Winterflood and its affiliates, accordingly disclaim all and any liability
whether arising in tort, contract or otherwise which they might otherwise be
found to have in respect of this announcement or its contents or otherwise
arising in connection therewith.
Any indication in this announcement of the price at which the Ordinary Shares
have been bought or sold in the past cannot be relied upon as a guide to future
performance. Persons needing advice should consult an independent financial
adviser. No statement in this announcement is intended to be a profit forecast
and no statement in this announcement should be interpreted to mean that
earnings or target dividend per share of the Company for the current or future
financial years would necessarily match or exceed the historical published
earnings or dividends per share of the Company.
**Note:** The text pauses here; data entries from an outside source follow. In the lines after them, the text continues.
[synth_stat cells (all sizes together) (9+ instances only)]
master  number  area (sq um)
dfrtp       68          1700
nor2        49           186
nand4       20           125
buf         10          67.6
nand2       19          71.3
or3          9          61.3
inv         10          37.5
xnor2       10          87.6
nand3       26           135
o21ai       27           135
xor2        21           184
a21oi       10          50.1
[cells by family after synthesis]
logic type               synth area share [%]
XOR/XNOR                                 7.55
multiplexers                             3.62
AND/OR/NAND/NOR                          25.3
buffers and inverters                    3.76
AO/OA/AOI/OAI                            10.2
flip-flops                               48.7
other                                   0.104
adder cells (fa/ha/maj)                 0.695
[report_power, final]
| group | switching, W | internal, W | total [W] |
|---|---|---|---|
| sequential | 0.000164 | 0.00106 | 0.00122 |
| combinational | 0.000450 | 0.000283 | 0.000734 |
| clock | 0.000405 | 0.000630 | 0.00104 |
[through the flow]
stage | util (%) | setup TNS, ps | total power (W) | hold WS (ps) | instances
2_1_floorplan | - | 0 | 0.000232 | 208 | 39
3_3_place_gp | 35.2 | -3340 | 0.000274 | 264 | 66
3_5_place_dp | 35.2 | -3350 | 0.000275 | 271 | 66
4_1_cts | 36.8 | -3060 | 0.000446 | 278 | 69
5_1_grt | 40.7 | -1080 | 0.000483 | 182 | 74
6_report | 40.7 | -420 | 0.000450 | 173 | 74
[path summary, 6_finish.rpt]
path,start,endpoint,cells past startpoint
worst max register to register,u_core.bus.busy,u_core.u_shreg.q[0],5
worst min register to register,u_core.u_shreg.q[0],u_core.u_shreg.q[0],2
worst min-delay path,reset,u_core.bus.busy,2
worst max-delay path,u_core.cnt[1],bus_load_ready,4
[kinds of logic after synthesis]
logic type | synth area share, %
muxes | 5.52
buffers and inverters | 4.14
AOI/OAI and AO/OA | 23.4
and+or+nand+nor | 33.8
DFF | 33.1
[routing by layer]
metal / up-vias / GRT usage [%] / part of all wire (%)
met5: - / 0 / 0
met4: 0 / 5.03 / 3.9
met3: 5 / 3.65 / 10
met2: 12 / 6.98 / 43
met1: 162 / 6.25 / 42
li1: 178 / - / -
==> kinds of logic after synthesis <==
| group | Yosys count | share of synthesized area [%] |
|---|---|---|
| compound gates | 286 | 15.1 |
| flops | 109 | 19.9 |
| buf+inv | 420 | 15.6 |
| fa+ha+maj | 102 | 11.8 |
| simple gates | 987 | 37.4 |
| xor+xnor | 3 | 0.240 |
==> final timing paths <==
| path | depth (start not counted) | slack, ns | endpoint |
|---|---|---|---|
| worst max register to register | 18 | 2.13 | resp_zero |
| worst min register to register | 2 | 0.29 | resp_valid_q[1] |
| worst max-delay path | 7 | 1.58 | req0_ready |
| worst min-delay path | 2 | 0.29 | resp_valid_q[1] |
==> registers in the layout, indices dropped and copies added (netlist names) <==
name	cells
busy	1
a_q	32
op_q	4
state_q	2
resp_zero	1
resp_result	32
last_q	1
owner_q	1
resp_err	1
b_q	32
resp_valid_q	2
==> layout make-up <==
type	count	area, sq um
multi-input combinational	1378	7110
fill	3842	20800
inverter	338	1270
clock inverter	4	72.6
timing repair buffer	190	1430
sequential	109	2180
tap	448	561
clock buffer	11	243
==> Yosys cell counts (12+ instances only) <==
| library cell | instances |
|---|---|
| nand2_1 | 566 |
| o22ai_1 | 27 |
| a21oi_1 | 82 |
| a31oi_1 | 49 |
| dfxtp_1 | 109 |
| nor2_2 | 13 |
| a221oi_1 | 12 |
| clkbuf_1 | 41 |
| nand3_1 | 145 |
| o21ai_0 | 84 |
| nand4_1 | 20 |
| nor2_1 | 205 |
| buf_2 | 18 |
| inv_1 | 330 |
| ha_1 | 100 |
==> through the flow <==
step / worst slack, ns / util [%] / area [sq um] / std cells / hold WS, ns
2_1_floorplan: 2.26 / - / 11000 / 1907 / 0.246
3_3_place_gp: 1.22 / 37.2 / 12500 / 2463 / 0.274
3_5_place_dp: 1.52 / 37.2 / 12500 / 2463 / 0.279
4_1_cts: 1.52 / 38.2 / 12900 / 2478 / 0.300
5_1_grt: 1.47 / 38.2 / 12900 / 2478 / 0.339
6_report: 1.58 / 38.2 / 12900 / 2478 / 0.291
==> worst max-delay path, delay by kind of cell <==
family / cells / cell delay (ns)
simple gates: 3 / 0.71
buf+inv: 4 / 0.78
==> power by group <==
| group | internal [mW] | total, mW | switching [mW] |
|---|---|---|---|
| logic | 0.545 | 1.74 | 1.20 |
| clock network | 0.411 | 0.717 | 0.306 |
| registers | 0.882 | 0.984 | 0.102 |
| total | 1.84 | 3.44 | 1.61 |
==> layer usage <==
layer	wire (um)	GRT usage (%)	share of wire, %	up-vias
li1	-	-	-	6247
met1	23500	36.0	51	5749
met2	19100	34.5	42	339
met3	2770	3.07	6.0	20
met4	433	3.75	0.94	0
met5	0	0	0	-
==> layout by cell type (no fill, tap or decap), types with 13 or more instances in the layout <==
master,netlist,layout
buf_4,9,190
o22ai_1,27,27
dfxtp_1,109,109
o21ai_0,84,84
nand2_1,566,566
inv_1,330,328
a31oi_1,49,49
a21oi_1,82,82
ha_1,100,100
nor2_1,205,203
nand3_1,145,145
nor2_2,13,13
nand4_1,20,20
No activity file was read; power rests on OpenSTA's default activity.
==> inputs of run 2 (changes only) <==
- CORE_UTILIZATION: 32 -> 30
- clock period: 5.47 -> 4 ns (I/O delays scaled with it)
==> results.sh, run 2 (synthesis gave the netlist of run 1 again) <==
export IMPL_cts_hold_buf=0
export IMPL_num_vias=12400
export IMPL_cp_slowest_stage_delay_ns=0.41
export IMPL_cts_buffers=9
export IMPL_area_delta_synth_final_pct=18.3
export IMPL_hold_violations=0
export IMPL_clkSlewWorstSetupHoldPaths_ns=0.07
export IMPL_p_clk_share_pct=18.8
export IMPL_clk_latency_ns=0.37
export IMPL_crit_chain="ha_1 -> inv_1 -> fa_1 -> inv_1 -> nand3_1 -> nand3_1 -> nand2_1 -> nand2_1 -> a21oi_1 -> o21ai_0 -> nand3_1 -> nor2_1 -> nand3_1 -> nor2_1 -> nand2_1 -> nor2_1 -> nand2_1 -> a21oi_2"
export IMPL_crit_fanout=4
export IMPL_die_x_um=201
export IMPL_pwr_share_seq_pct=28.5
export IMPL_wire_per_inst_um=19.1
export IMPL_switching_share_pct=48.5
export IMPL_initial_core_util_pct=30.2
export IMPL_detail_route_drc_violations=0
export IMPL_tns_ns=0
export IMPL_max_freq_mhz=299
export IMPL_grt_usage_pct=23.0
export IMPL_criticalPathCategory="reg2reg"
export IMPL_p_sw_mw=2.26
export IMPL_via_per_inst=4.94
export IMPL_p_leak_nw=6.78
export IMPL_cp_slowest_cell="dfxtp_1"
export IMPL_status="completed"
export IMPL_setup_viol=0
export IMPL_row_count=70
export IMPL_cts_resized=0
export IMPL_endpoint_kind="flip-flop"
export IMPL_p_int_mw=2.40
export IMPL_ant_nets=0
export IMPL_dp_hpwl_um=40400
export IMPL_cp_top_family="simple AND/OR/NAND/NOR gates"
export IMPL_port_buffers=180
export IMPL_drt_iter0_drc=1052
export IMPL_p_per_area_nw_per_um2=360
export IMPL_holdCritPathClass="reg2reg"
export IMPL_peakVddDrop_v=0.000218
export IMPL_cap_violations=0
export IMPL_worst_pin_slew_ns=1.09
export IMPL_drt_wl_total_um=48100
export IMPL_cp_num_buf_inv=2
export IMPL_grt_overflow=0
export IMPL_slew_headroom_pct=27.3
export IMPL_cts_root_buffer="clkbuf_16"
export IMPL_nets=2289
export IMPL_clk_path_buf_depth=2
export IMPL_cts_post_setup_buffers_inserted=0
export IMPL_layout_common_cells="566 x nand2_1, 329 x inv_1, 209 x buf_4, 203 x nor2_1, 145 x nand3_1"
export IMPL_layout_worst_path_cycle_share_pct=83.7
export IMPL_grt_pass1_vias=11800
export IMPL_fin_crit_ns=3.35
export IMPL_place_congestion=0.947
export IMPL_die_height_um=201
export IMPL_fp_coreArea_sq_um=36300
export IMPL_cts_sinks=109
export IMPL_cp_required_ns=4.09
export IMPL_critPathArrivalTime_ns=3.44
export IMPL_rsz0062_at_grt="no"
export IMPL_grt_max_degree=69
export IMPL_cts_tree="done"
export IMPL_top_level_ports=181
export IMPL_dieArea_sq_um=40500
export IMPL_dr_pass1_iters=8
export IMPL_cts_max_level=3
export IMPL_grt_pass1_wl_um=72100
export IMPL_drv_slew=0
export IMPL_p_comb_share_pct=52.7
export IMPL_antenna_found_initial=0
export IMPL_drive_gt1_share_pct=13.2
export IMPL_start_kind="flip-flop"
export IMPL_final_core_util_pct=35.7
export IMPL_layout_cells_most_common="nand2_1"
$ cat config.mk
export PLATFORM = sky130hd
export DESIGN_NAME = instruction_prefetch
export DESIGN_NICKNAME = d
export VERILOG_FILES = /design/src/rtl/instruction_prefetch.sv
export SDC_FILE = /design/constraint.sdc
export NUM_CORES = 1
export LEC_CHECK = 0
export CAP_MARGIN = 20
export CORE_MARGIN = 3
export CORE_UTILIZATION = 50
export CTS_BUF_LIST = sky130_fd_sc_hd__clkbuf_16
export DETAILED_ROUTE_END_ITERATION = 8
export GPL_TIMING_DRIVEN = 0
export PLACE_DENSITY = 0.74
export RECOVER_POWER = 50
export SYNTH_ARGS = -nofsm -noshare
export SYNTH_HDL_FRONTEND = slang
export SYNTH_SLANG_ARGS = --single-unit
export TNS_END_PERCENT = 50
$ cat constraint.sdc
create_clock -name clk -period 4 [get_ports clk]
set_clock_uncertainty 0.05 [all_clocks]
set_input_delay 0.4 -clock clk [delete_from_list [all_inputs] [get_ports clk]]
set_output_delay 0.4 -clock clk [all_outputs]
set_load 0.1 [all_outputs]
Neither the content of the Company’s website (or any other website) nor the
content of any website accessible from hyperlinks on the Company’s website (or
any other website) is incorporated into or forms part of this announcement. The
WRAP Retail Offer Shares to be issued or sold pursuant to the WRAP Retail Offer
will not be admitted to trading on any stock exchange other than the Aquis Stock
Exchange.
It is further noted that the WRAP Retail Offer was only open to investors in
theUnited Kingdom.
AlbR Capital Limited, which is authorised and regulated by the FCA in theUnited
Kingdom, is acting as Aquis Stock Exchange Growth Market Corporate Adviser to
the Company in connection with the WRAP Retail Offer. AlbR Capital Limited will
not be responsible to any person other than the Company for providing the
protections afforded to clients of AlbR Capital Limited or for providing advice
to any other person in connection with the WRAP Retail Offer. AlbR Capital
Limited has not authorised the contents of, or any part of, this announcement,
and no liability whatsoever is accepted by AlbR Capital Limited for the accuracy
of any information or opinions contained in this announcement or for the
omission of any material information.